3. Selecting “Protein Structures” from the Advanced Search under the “SEARCHES” menu.

Figure 2

4. Selecting the “Protein Structures” tab when browsing data for a specific organism.

Figure 4

Protein Structure List View and Metadata Definitions

Protein structure results are presented in tabular format in BV-BRC as shown below.

Figure 5

Several metadata fields are associated with protein structure records. Visible metadata columns can be customized by clicking on the “+” sign at the top right corner of the table, as shown below.

Figure 6

Below is a list of available metadata fields (columns) and their definitions.

  • PDB ID: The protein data bank identification number for the structure.

  • Title: The descriptive name of the protein structure.

  • Organism Name: The scientific name of the organism.

  • Taxon ID: The NCBI Taxonomy ID number of the organism.

  • Taxon Lineage IDs: The taxonomic hierarchical classification lineage of the source organism; numerical ID.

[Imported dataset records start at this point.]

`src/rtl/stack_sequencer.sv`:
```
// stack_sequencer: initiator-side controller for a single-port operand stack.
// Each compound stack operation (PUSH, POP, DUP, SWAP, POP2, ADD) is split into
// single push/pop transactions. One transaction is outstanding at a time.
// Illegal operations are refused before any stack traffic is issued.
module stack_sequencer #(
    parameter int STACKDATA = 32,
    parameter int STACKSIZE = 65_536,
    parameter int DEPTHW    = 17
) (
    input  logic                 clk,
    input  logic                 rst,
    input  logic                 start,
    input  logic [2:0]           op,
    input  logic [STACKDATA-1:0] operand,
    output logic                 busy,
    output logic                 op_done,
    output logic                 error,
    output logic [STACKDATA-1:0] result_a,
    output logic [STACKDATA-1:0] result_b,
    output logic [DEPTHW-1:0]    depth,
    output logic                 stk_push,
    output logic                 stk_trigger,
    output logic [STACKDATA-1:0] stk_writevalue,
    input  logic [STACKDATA-1:0] stk_readvalue,
    input  logic                 stk_done
);

    localparam logic [2:0] OP_NOP  = 3'd0;
    localparam logic [2:0] OP_PUSH = 3'd1;
    localparam logic [2:0] OP_POP  = 3'd2;
    localparam logic [2:0] OP_DUP  = 3'd3;
    localparam logic [2:0] OP_SWAP = 3'd4;
    localparam logic [2:0] OP_POP2 = 3'd5;
    localparam logic [2:0] OP_ADD  = 3'd6;
    localparam logic [2:0] OP_RSVD = 3'd7;

    // Source of the word written by a push micro-op.
    localparam logic [1:0] SRC_OPERAND = 2'd0;
    localparam logic [1:0] SRC_A       = 2'd1;
    localparam logic [1:0] SRC_B       = 2'd2;
    localparam logic [1:0] SRC_SUM     = 2'd3;

    // Depth comparisons are done one bit wider so depth+1 cannot wrap.
    localparam logic [DEPTHW:0]   SIZE_EXT  = (DEPTHW + 1)'(STACKSIZE);
    localparam logic [DEPTHW:0]   EXT_ONE   = (DEPTHW + 1)'(1);
    localparam logic [DEPTHW-1:0] DEPTH_ONE = DEPTHW'(1);

    typedef enum logic [2:0] {
        S_IDLE,
        S_CHECK,
        S_ISSUE,
        S_WAIT,
        S_FINISH
    } state_t;

    state_t               state_reg;
    state_t               state_next;
    logic [2:0]           op_reg;
    logic [STACKDATA-1:0] operand_reg;
    logic [STACKDATA-1:0] a_reg;
    logic [STACKDATA-1:0] b_reg;
    logic [STACKDATA-1:0] result_a_reg;
    logic [STACKDATA-1:0] result_b_reg;
    logic [DEPTHW-1:0]    depth_reg;
    logic [1:0]           step_reg;
    logic                 err_reg;

    // Current micro-op, decoded from (op_reg, step_reg).
    logic                 m_push;
    logic                 m_dst_b;
    logic                 m_last;
    logic [1:0]           m_src;
    logic [STACKDATA-1:0] push_data;

    // Legality of the latched operation against the current depth.
    logic [1:0]           need_pops;
    logic                 grows;
    logic                 illegal;

    // Legality: enough words to pop, room to grow, opcode not reserved.
    always_comb begin
        need_pops = 2'd0;
        grows     = 1'b0;
        illegal   = 1'b0;
        case (op_reg)
            OP_PUSH: grows = 1'b1;
            OP_POP:  need_pops = 2'd1;
            OP_DUP: begin
                need_pops = 2'd1;
                grows     = 1'b1;
            end
            OP_SWAP, OP_POP2, OP_ADD: need_pops = 2'd2;
            OP_RSVD: illegal = 1'b1;
            default: ;
        endcase
        if (depth_reg < DEPTHW'(need_pops)) begin
            illegal = 1'b1;
        end
        if (grows && (({1'b0, depth_reg} + EXT_ONE) > SIZE_EXT)) begin
            illegal = 1'b1;
        end
    end

    // Micro-op list per operation; pops always come before pushes.
    always_comb begin
        m_push  = 1'b0;
        m_dst_b = 1'b0;
        m_last  = 1'b1;
        m_src   = SRC_OPERAND;
        case (op_reg)
            OP_PUSH: begin
                m_push = 1'b1;
                m_src  = SRC_OPERAND;
            end
            OP_DUP: begin
                case (step_reg)
                    2'd0: m_last = 1'b0;
                    2'd1: begin
                        m_push = 1'b1;
                        m_src  = SRC_A;
                        m_last = 1'b0;
                    end
                    default: begin
                        m_push = 1'b1;
                        m_src  = SRC_A;
                    end
                endcase
            end
            OP_SWAP: begin
                case (step_reg)
                    2'd0: m_last = 1'b0;
                    2'd1: begin
                        m_dst_b = 1'b1;
                        m_last  = 1'b0;
                    end
                    2'd2: begin
                        m_push = 1'b1;
                        m_src  = SRC_A;
                        m_last = 1'b0;
                    end
                    default: begin
                        m_push = 1'b1;
                        m_src  = SRC_B;
                    end
                endcase
            end
            OP_POP2: begin
                if (step_reg == 2'd0) begin
                    m_last = 1'b0;
                end else begin
                    m_dst_b = 1'b1;
                end
            end
            OP_ADD: begin
                case (step_reg)
                    2'd0: m_last = 1'b0;
                    2'd1: begin
                        m_dst_b = 1'b1;
                        m_last  = 1'b0;
                    end
                    default: begin
                        m_push = 1'b1;
                        m_src  = SRC_SUM;
                    end
                endcase
            end
            default: ;
        endcase
    end

    // Push data select; the ADD carry is simply dropped.
    always_comb begin
        case (m_src)
            SRC_A:   push_data = a_reg;
            SRC_B:   push_data = b_reg;
            SRC_SUM: push_data = a_reg + b_reg;
            default: push_data = operand_reg;
        endcase
    end

    // State register.
    always_ff @(posedge clk) begin
        if (rst) begin
            state_reg <= S_IDLE;
        end else begin
            state_reg <= state_next;
        end
    end

    // Next-state logic.
    always_comb begin
        state_next = state_reg;
        case (state_reg)
            S_IDLE: begin
                if (start) begin
                    state_next = S_CHECK;
                end
            end
            S_CHECK: begin
                if (illegal || (op_reg == OP_NOP)) begin
                    state_next = S_FINISH;
                end else begin
                    state_next = S_ISSUE;
                end
            end
            S_ISSUE: state_next = S_WAIT;
            S_WAIT: begin
                if (stk_done) begin
                    state_next = m_last ? S_FINISH : S_ISSUE;
                end
            end
            S_FINISH: state_next = S_IDLE;
            default:  state_next = S_IDLE;
        endcase
    end

    // Datapath: request latch, pop capture, depth tracking, result update.
    always_ff @(posedge clk) begin
        if (rst) begin
            op_reg       <= OP_NOP;
            operand_reg  <= '0;
            a_reg        <= '0;
            b_reg        <= '0;
            result_a_reg <= '0;
            result_b_reg <= '0;
            depth_reg    <= '0;
            step_reg     <= 2'd0;
            err_reg      <= 1'b0;
        end else begin
            case (state_reg)
                S_IDLE: begin
                    if (start) begin
                        op_reg      <= op;
                        operand_reg <= operand;
                        step_reg    <= 2'd0;
                    end
                end
                S_CHECK: err_reg <= illegal;
                S_WAIT: begin
                    if (stk_done) begin
                        step_reg <= step_reg + 2'd1;
                        if (m_push) begin
                            depth_reg <= depth_reg + DEPTH_ONE;
                        end else begin
                            depth_reg <= depth_reg - DEPTH_ONE;
                            if (m_dst_b) begin
                                b_reg <= stk_readvalue;
                            end else begin
                                a_reg <= stk_readvalue;
                            end
                        end
                        // Results must be valid during the op_done cycle, so
                        // they load on the edge that enters FINISH, including
                        // a word popped on that same edge.
                        if (m_last) begin
                            result_a_reg <= (!m_push && !m_dst_b) ? stk_readvalue : a_reg;
                            result_b_reg <= (!m_push && m_dst_b) ? stk_readvalue : b_reg;
                        end
                    end
                end
                default: ;
            endcase
        end
    end

    // Outputs decoded from the current state.
    always_comb begin
        busy           = (state_reg == S_CHECK) || (state_reg == S_ISSUE) ||
                         (state_reg == S_WAIT);
        op_done        = (state_reg == S_FINISH);
        error          = (state_reg == S_FINISH) && err_reg;
        stk_trigger    = (state_reg == S_ISSUE);
        stk_push       = (state_reg == S_ISSUE) && m_push;
        stk_writevalue = ((state_reg == S_ISSUE) && m_push) ? push_data : '0;
        result_a       = result_a_reg;
        result_b       = result_b_reg;
        depth          = depth_reg;
    end

endmodule

```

  • Taxon Lineage Names: The taxonomic hierarchical classification lineage of the source organism; descriptive name.

  • Genome ID: The internal BV-BRC identification given to the sequence.

  • UniProtKB Accession: The identifier for the UniProtKB entries.

  • Gene: The gene name.

  • Product: The gene’s protein product name.

  • Sequence MD5: The protein MD5 checksum.

  • Sequence: The amino acid sequence of the relevant protein structure.

  • Alignments: The coordinates (start and end positions) of the alignment of the PDB sequence with the corresponding UniProt sequence.

  • Method: The experimental method used to determine the protein structure.

  • Resolution: The measure of the quality of the data that has been collected on the structure.

  • PMID: The NCBI’s PubMed ID associated with the publication describing the structure (if applicable).

  • Institution: The institute associated with the protein structure record submission.

  • Authors: The authors associated with the protein structure record submission.

  • Release Date: The publication date of the protein structure record.

Users who wish to further filter results can do so by clicking the “FILTERS” icon (red arrow) and selecting the desired criteria as shown below.

Figure 7

Users may also customize the filters bar by clicking on the gear icon at the top right corner of the page.

Figure 8

Action buttons

After selecting one of the output files by clicking it, a set of options becomes available in the vertical green “Action Bar” on the right side of the table, as shown below. These include:

Figure 9

Options include:

  • Hide/Show: Toggles (hides) the right-hand side Details Pane.

  • Guide: Links to the corresponding Quick Reference Guide.

  • Download: Downloads the selected item.

  • Copy: Copies the selected items to the clipboard.

  • Feature: Displays the Feature Page for the selected feature. Available only if a single feature is selected.

  • Genome: Displays the Genome View Overview page corresponding to the selected genome/feature. Available only if a single feature is selected.

  • Structure: Displays the Protein Structure View Overview page corresponding to the selected genome/feature. Available only if a single feature is selected.

More details are available in the Selection Action Bar Quick Reference.

Using the Structure Viewer

Protein structures can be viewed on BV-BRC by clicking on the “Structure” action button described above, as shown below.

Figure 10

This will open a new window, allowing the user to view and interact with the protein structure using Mol* (/’molstar/), a web-based open-source toolkit for visualisation and analysis of large-scale molecular data [1].

Figure 11